Nakazato T
Department of Neurology, Juntendo University School of Medicine, Tokyo, Japan.
Neuroscience. 1987 Nov;23(2):529-38. doi: 10.1016/0306-4522(87)90074-1.
The intranuclear organization of the cat locus coeruleus neurons was investigated anatomo-physiologically. The locus coeruleus neurons project to the forebrain through the dorsal noradrenergic bundle and to the spinal cord. Horseradish peroxidase, a retrograde tracer, was pressure-injected into either the dorsal noradrenergic bundle or the ventrolateral funiculus of the high cervical cord (C1-C2). The cats (n = 12) were killed after a 2- or 3-day survival period. The frontal sections (100 micron) throughout the locus coeruleus were observed by light microscope after carrying out the diaminobenzidine reaction. The labeled locus coeruleus neurons were located predominantly in the rostral locus coeruleus proper and locus coeruleus alpha when horseradish peroxidase was injected into the dorsal noradrenergic bundle, whereas they were predominantly located in the caudal locus coeruleus alpha and subcoeruleus when horseradish peroxidase was injected into the spinal cord. In the electrophysiological experiments, cats (n = 30) were anesthetized with alpha-chloralose and two stimulating electrodes were placed stereotaxically in the dorsal noradrenergic bundle and the ipsilateral ventrolateral funiculus of the high cervical cord (C1-C2), respectively. Monophasic square-wave pulses (2.5 Hz, 100 microsecond duration, 800 microA) were delivered. A recording glass electrode, filled with 2 M NaCl saturated with Fast Green, was placed in the locus coeruleus. Neurons with different conduction velocities, which were evoked by the antidromic stimulation of the dorsal noradrenergic bundle and spinal cord, were verified in the locus coeruleus and the adjacent areas. The slow conductive neurons with a conduction velocity of less than 1 m/s had a slow firing rate (1.6 +/- 0.9/s). They were located predominantly in the rostral locus coeruleus proper and locus coeruleus alpha by the dorsal noradrenergic bundle stimulation. From the anatomical and electrophysiological experimental results, it was concluded that the conduction velocities of the horseradish peroxidase-labeled neurons observed in locus coeruleus proper and locus coeruleus alpha were mostly slow and less than 1 m/s. Most of the slow conductive neurons were considered to be noradrenergic. Neurons evoked antidromically by both the dorsal noradrenergic bundle and spinal cord stimulation were not observed.

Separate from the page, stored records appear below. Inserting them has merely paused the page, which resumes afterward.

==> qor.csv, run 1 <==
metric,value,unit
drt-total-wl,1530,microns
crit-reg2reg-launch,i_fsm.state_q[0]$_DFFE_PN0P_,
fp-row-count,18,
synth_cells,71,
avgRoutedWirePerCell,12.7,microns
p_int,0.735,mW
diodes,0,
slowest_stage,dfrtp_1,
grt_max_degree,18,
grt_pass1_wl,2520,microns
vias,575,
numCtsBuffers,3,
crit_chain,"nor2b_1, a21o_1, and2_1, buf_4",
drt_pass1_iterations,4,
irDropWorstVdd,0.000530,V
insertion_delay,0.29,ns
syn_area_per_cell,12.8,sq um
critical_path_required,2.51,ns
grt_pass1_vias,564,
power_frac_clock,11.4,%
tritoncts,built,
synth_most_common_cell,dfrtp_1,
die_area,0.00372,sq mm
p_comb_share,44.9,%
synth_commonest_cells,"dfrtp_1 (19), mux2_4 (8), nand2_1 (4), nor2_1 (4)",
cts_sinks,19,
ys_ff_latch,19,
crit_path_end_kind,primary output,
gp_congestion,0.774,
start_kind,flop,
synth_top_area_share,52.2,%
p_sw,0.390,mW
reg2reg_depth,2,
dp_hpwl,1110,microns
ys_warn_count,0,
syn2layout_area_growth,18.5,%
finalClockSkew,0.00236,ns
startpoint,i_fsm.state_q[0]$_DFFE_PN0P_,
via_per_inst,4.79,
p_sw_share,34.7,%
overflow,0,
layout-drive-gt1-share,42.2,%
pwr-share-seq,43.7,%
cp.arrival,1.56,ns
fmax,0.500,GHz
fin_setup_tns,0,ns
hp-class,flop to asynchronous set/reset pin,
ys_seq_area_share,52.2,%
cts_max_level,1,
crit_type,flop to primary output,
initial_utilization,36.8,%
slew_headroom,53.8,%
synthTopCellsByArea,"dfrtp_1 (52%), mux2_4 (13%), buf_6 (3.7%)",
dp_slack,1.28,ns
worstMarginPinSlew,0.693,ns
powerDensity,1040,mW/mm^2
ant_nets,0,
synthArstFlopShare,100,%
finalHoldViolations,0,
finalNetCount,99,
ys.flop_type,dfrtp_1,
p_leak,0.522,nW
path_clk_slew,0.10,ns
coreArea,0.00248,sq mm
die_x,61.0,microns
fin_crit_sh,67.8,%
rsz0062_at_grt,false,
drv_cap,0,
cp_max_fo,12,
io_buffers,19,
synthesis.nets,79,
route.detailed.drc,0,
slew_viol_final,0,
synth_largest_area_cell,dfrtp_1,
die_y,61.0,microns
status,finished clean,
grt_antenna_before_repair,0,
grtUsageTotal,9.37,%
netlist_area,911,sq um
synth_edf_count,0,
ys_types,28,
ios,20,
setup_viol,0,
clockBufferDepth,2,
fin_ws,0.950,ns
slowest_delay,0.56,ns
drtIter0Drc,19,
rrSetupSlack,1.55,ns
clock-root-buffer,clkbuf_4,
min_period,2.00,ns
===== config.mk =====
export PLATFORM = sky130hd
export DESIGN_NAME = ep_irq_ctrl
export DESIGN_NICKNAME = d
export VERILOG_FILES = /design/src/rtl/ep_irq_pkg.sv /design/src/rtl/ep_edge_det.sv /design/src/rtl/ep_evt_collect.sv /design/src/rtl/ep_stat_reg.sv /design/src/rtl/ep_irq_ctrl.sv
export SDC_FILE = /design/constraint.sdc
export NUM_CORES = 1
export LEC_CHECK = 0
export CAP_MARGIN = 20
export CORE_UTILIZATION = 31
export CTS_CLUSTER_DIAMETER = 120
export DETAILED_ROUTE_END_ITERATION = 10
export GPL_ROUTABILITY_DRIVEN = 0
export PLACE_DENSITY = 0.83
export SYNTH_ARGS = -nofsm -noshare
export SYNTH_HDL_FRONTEND = slang
export SYNTH_SLANG_ARGS = --single-unit

===== constraint.sdc =====
create_clock -name clk -period 1.2 [get_ports clk]
set_clock_uncertainty 0.05 [all_clocks]
set_input_delay 0.24 -clock clk [delete_from_list [all_inputs] [get_ports clk]]
set_output_delay 0.24 -clock clk [all_outputs]
set_load 0.01 [all_outputs]
`src/rtl/psc_pkg.sv`:
```
package psc_pkg;
  localparam int PSC_FRAC_W     = 13;
  localparam int PSC_PHASE_W    = 4;
  localparam int PSC_RES_W      = 12;
  localparam int PSC_INC_W      = 16;
  localparam int PSC_HSTART_W   = 19;
  localparam int PSC_VSTART_W   = 16;
  localparam int PSC_REG_W      = 32;
  localparam int PSC_HEIGHT_LSB = 16;

  typedef enum logic {
    CH_IDLE = 1'b0,
    CH_RUN  = 1'b1
  } ch_state_e;
endpackage

```
`src/rtl/psc_axis.sv`:
```
// One fixed-point position accumulator with index/phase decode and clamping.
module psc_axis #(
  parameter int START_W = 16,
  parameter int INC_W   = 16,
  parameter int RES_W   = 12,
  parameter int FRAC_W  = 13,
  parameter int PHASE_W = 4
) (
  input  logic               clk,
  input  logic               rst_n,
  input  logic               load,
  input  logic               step,
  input  logic [START_W-1:0] start,
  input  logic [INC_W-1:0]   inc,
  input  logic [RES_W-1:0]   last,
  output logic [RES_W-1:0]   idx,
  output logic [PHASE_W-1:0] ph
);
  localparam int SPAN_W = RES_W + INC_W + 2;
  localparam int ACC_W  = (SPAN_W > START_W + 1) ? SPAN_W : START_W + 1;
  localparam int PAD_W  = ACC_W - RES_W - 1 - FRAC_W;

  logic signed [ACC_W-1:0] acc;
  logic signed [ACC_W-1:0] limit;
  logic                    below;
  logic                    beyond;

  // first position past the last valid source sample
  function automatic logic signed [ACC_W-1:0] edge_pos(input logic [RES_W-1:0] l);
    return {{PAD_W{1'b0}}, ({1'b0, l} + (RES_W+1)'(1)), {FRAC_W{1'b0}}};
  endfunction

  function automatic logic [RES_W-1:0] pick_index(input logic signed [ACC_W-1:0] a,
                                                  input logic lo, input logic hi,
                                                  input logic [RES_W-1:0] l);
    if (lo)      return '0;
    else if (hi) return l;
    else         return a[FRAC_W +: RES_W];
  endfunction

  function automatic logic [PHASE_W-1:0] pick_phase(input logic signed [ACC_W-1:0] a,
                                                    input logic lo, input logic hi);
    if (lo || hi) return '0;
    else          return a[FRAC_W-1 -: PHASE_W];
  endfunction

  always_ff @(posedge clk) begin
    if (!rst_n) begin
      acc <= '0;
    end else if (load) begin
      acc <= {{(ACC_W-START_W){start[START_W-1]}}, start};
    end else if (step) begin
      acc <= acc + $signed({{(ACC_W-INC_W){1'b0}}, inc});
    end
  end

  assign limit  = edge_pos(last);
  assign below  = acc[ACC_W-1];
  assign beyond = !below && (acc >= limit);
  assign idx    = pick_index(acc, below, beyond, last);
  assign ph     = pick_phase(acc, below, beyond);
endmodule

```
`src/rtl/psc_channel.sv`:
```
// One colour channel: destination grid walker plus horizontal and vertical axes.
module psc_channel
  import psc_pkg::*;
#(
  parameter int HSTART_W   = PSC_HSTART_W,
  parameter int VSTART_W   = PSC_VSTART_W,
  parameter int INC_W      = PSC_INC_W,
  parameter int RES_W      = PSC_RES_W,
  parameter int FRAC_W     = PSC_FRAC_W,
  parameter int PHASE_W    = PSC_PHASE_W,
  parameter int REG_W      = PSC_REG_W,
  parameter int HEIGHT_LSB = PSC_HEIGHT_LSB
) (
  input  logic                clk,
  input  logic                rst_n,
  input  logic                go,
  input  logic [REG_W-1:0]    src_res,
  input  logic [REG_W-1:0]    dst_res,
  input  logic [HSTART_W-1:0] hstart,
  input  logic [VSTART_W-1:0] vstart,
  input  logic [INC_W-1:0]    hinc,
  input  logic [INC_W-1:0]    vinc,
  input  logic                rdy,
  output logic                vld,
  output logic [RES_W-1:0]    x_idx,
  output logic [PHASE_W-1:0]  x_ph,
  output logic [RES_W-1:0]    y_idx,
  output logic [PHASE_W-1:0]  y_ph,
  output logic                sol,
  output logic                eol,
  output logic                eof
);
  ch_state_e        state;
  logic [RES_W-1:0] ox;
  logic [RES_W-1:0] oy;
  logic [RES_W-1:0] dw_last, dh_last, sw_last, sh_last;
  logic             start_frame;
  logic             fire;
  logic             at_eol;
  logic             at_eof;
  logic             unused_fields;

  assign dw_last = dst_res[RES_W-1:0];
  assign dh_last = dst_res[HEIGHT_LSB +: RES_W];
  assign sw_last = src_res[RES_W-1:0];
  assign sh_last = src_res[HEIGHT_LSB +: RES_W];
  assign unused_fields = ^{src_res[REG_W-1:HEIGHT_LSB+RES_W], src_res[HEIGHT_LSB-1:RES_W],
                           dst_res[REG_W-1:HEIGHT_LSB+RES_W], dst_res[HEIGHT_LSB-1:RES_W]};

  assign start_frame = go && (state == CH_IDLE);
  assign fire        = (state == CH_RUN) && rdy;
  assign at_eol      = (ox == dw_last);
  assign at_eof      = at_eol && (oy == dh_last);

  always_ff @(posedge clk) begin
    if (!rst_n) begin
      state <= CH_IDLE;
      ox    <= '0;
      oy    <= '0;
    end else if (start_frame) begin
      state <= CH_RUN;
      ox    <= '0;
      oy    <= '0;
    end else if (fire) begin
      if (at_eol) begin
        ox <= '0;
        if (at_eof) state <= CH_IDLE;
        else        oy    <= oy + RES_W'(1);
      end else begin
        ox <= ox + RES_W'(1);
      end
    end
  end

  psc_axis #(
    .START_W(HSTART_W), .INC_W(INC_W), .RES_W(RES_W),
    .FRAC_W(FRAC_W), .PHASE_W(PHASE_W)
  ) u_hax (
    .clk(clk), .rst_n(rst_n),
    .load(start_frame || (fire && at_eol)),
    .step(fire && !at_eol),
    .start(hstart), .inc(hinc), .last(sw_last),
    .idx(x_idx), .ph(x_ph)
  );

  psc_axis #(
    .START_W(VSTART_W), .INC_W(INC_W), .RES_W(RES_W),
    .FRAC_W(FRAC_W), .PHASE_W(PHASE_W)
  ) u_vax (
    .clk(clk), .rst_n(rst_n),
    .load(start_frame),
    .step(fire && at_eol && !at_eof),
    .start(vstart), .inc(vinc), .last(sh_last),
    .idx(y_idx), .ph(y_ph)
  );

  assign vld = (state == CH_RUN);
  assign sol = (ox == '0);
  assign eol = at_eol;
  assign eof = at_eof;
endmodule

```
`src/rtl/psc_pos_gen.sv`:
```
// Top: independent luma and chroma position channels started by one pulse.
module psc_pos_gen
  import psc_pkg::*;
#(
  parameter int FRAC_W     = PSC_FRAC_W,
  parameter int PHASE_W    = PSC_PHASE_W,
  parameter int RES_W      = PSC_RES_W,
  parameter int INC_W      = PSC_INC_W,
  parameter int HSTART_W   = PSC_HSTART_W,
  parameter int VSTART_W   = PSC_VSTART_W,
  parameter int REG_W      = PSC_REG_W,
  parameter int HEIGHT_LSB = PSC_HEIGHT_LSB
) (
  input  logic                clk,
  input  logic                rst_n,
  input  logic                frame_go,
  input  logic [REG_W-1:0]    l_src_res,
  input  logic [REG_W-1:0]    l_dst_res,
  input  logic [HSTART_W-1:0] l_hstart,
  input  logic [VSTART_W-1:0] l_vstart,
  input  logic [INC_W-1:0]    l_hinc,
  input  logic [INC_W-1:0]    l_vinc,
  input  logic                l_rdy,
  output logic                l_vld,
  output logic [RES_W-1:0]    l_x_idx,
  output logic [PHASE_W-1:0]  l_x_ph,
  output logic [RES_W-1:0]    l_y_idx,
  output logic [PHASE_W-1:0]  l_y_ph,
  output logic                l_sol,
  output logic                l_eol,
  output logic                l_eof,
  input  logic [REG_W-1:0]    c_src_res,
  input  logic [REG_W-1:0]    c_dst_res,
  input  logic [HSTART_W-1:0] c_hstart,
  input  logic [VSTART_W-1:0] c_vstart,
  input  logic [INC_W-1:0]    c_hinc,
  input  logic [INC_W-1:0]    c_vinc,
  input  logic                c_rdy,
  output logic                c_vld,
  output logic [RES_W-1:0]    c_x_idx,
  output logic [PHASE_W-1:0]  c_x_ph,
  output logic [RES_W-1:0]    c_y_idx,
  output logic [PHASE_W-1:0]  c_y_ph,
  output logic                c_sol,
  output logic                c_eol,
  output logic                c_eof
);
  psc_channel #(
    .HSTART_W(HSTART_W), .VSTART_W(VSTART_W), .INC_W(INC_W), .RES_W(RES_W),
    .FRAC_W(FRAC_W), .PHASE_W(PHASE_W), .REG_W(REG_W), .HEIGHT_LSB(HEIGHT_LSB)
  ) u_luma (
    .clk(clk), .rst_n(rst_n), .go(frame_go),
    .src_res(l_src_res), .dst_res(l_dst_res),
    .hstart(l_hstart), .vstart(l_vstart), .hinc(l_hinc), .vinc(l_vinc),
    .rdy(l_rdy), .vld(l_vld),
    .x_idx(l_x_idx), .x_ph(l_x_ph), .y_idx(l_y_idx), .y_ph(l_y_ph),
    .sol(l_sol), .eol(l_eol), .eof(l_eof)
  );

  psc_channel #(
    .HSTART_W(HSTART_W), .VSTART_W(VSTART_W), .INC_W(INC_W), .RES_W(RES_W),
    .FRAC_W(FRAC_W), .PHASE_W(PHASE_W), .REG_W(REG_W), .HEIGHT_LSB(HEIGHT_LSB)
  ) u_chroma (
    .clk(clk), .rst_n(rst_n), .go(frame_go),
    .src_res(c_src_res), .dst_res(c_dst_res),
    .hstart(c_hstart), .vstart(c_vstart), .hinc(c_hinc), .vinc(c_vinc),
    .rdy(c_rdy), .vld(c_vld),
    .x_idx(c_x_idx), .x_ph(c_x_ph), .y_idx(c_y_idx), .y_ph(c_y_ph),
    .sol(c_sol), .eol(c_eol), .eof(c_eof)
  );
endmodule

```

采用解剖生理学方法研究了猫蓝斑核神经元的核内组织。蓝斑核神经元通过背侧去甲肾上腺素能束投射到前脑,并投射到脊髓。将逆行示踪剂辣根过氧化物酶经压力注射到背侧去甲肾上腺素能束或高颈段脊髓(C1 - C2)的腹外侧索中。在存活2或3天后处死猫(n = 12)。在进行二氨基联苯胺反应后,用光学显微镜观察贯穿蓝斑核的额叶切片(100微米)。当将辣根过氧化物酶注射到背侧去甲肾上腺素能束中时,标记的蓝斑核神经元主要位于吻侧蓝斑核本部和蓝斑核α区,而当将辣根过氧化物酶注射到脊髓中时,它们主要位于尾侧蓝斑核α区和蓝斑下核。在电生理实验中,用α - 氯醛糖麻醉猫(n = 30),并将两个刺激电极分别立体定位在背侧去甲肾上腺素能束和高颈段脊髓(C1 - C2)的同侧腹外侧索中。施加单相方波脉冲(2.5 Hz,持续时间100微秒,800微安)。将充满用固绿饱和的2 M NaCl的记录玻璃电极置于蓝斑核中。在蓝斑核及其相邻区域验证了由背侧去甲肾上腺素能束和脊髓的逆向刺激诱发的具有不同传导速度的神经元。传导速度小于1 m/s的慢传导神经元放电频率较慢(1.6±0.9 /秒)。通过背侧去甲肾上腺素能束刺激,它们主要位于吻侧蓝斑核本部和蓝斑核α区。从解剖学和电生理实验结果得出结论,在蓝斑核本部和蓝斑核α区观察到的辣根过氧化物酶标记神经元的传导速度大多较慢,小于1 m/s。大多数慢传导神经元被认为是去甲肾上腺素能的。未观察到由背侧去甲肾上腺素能束和脊髓刺激均逆向诱发的神经元。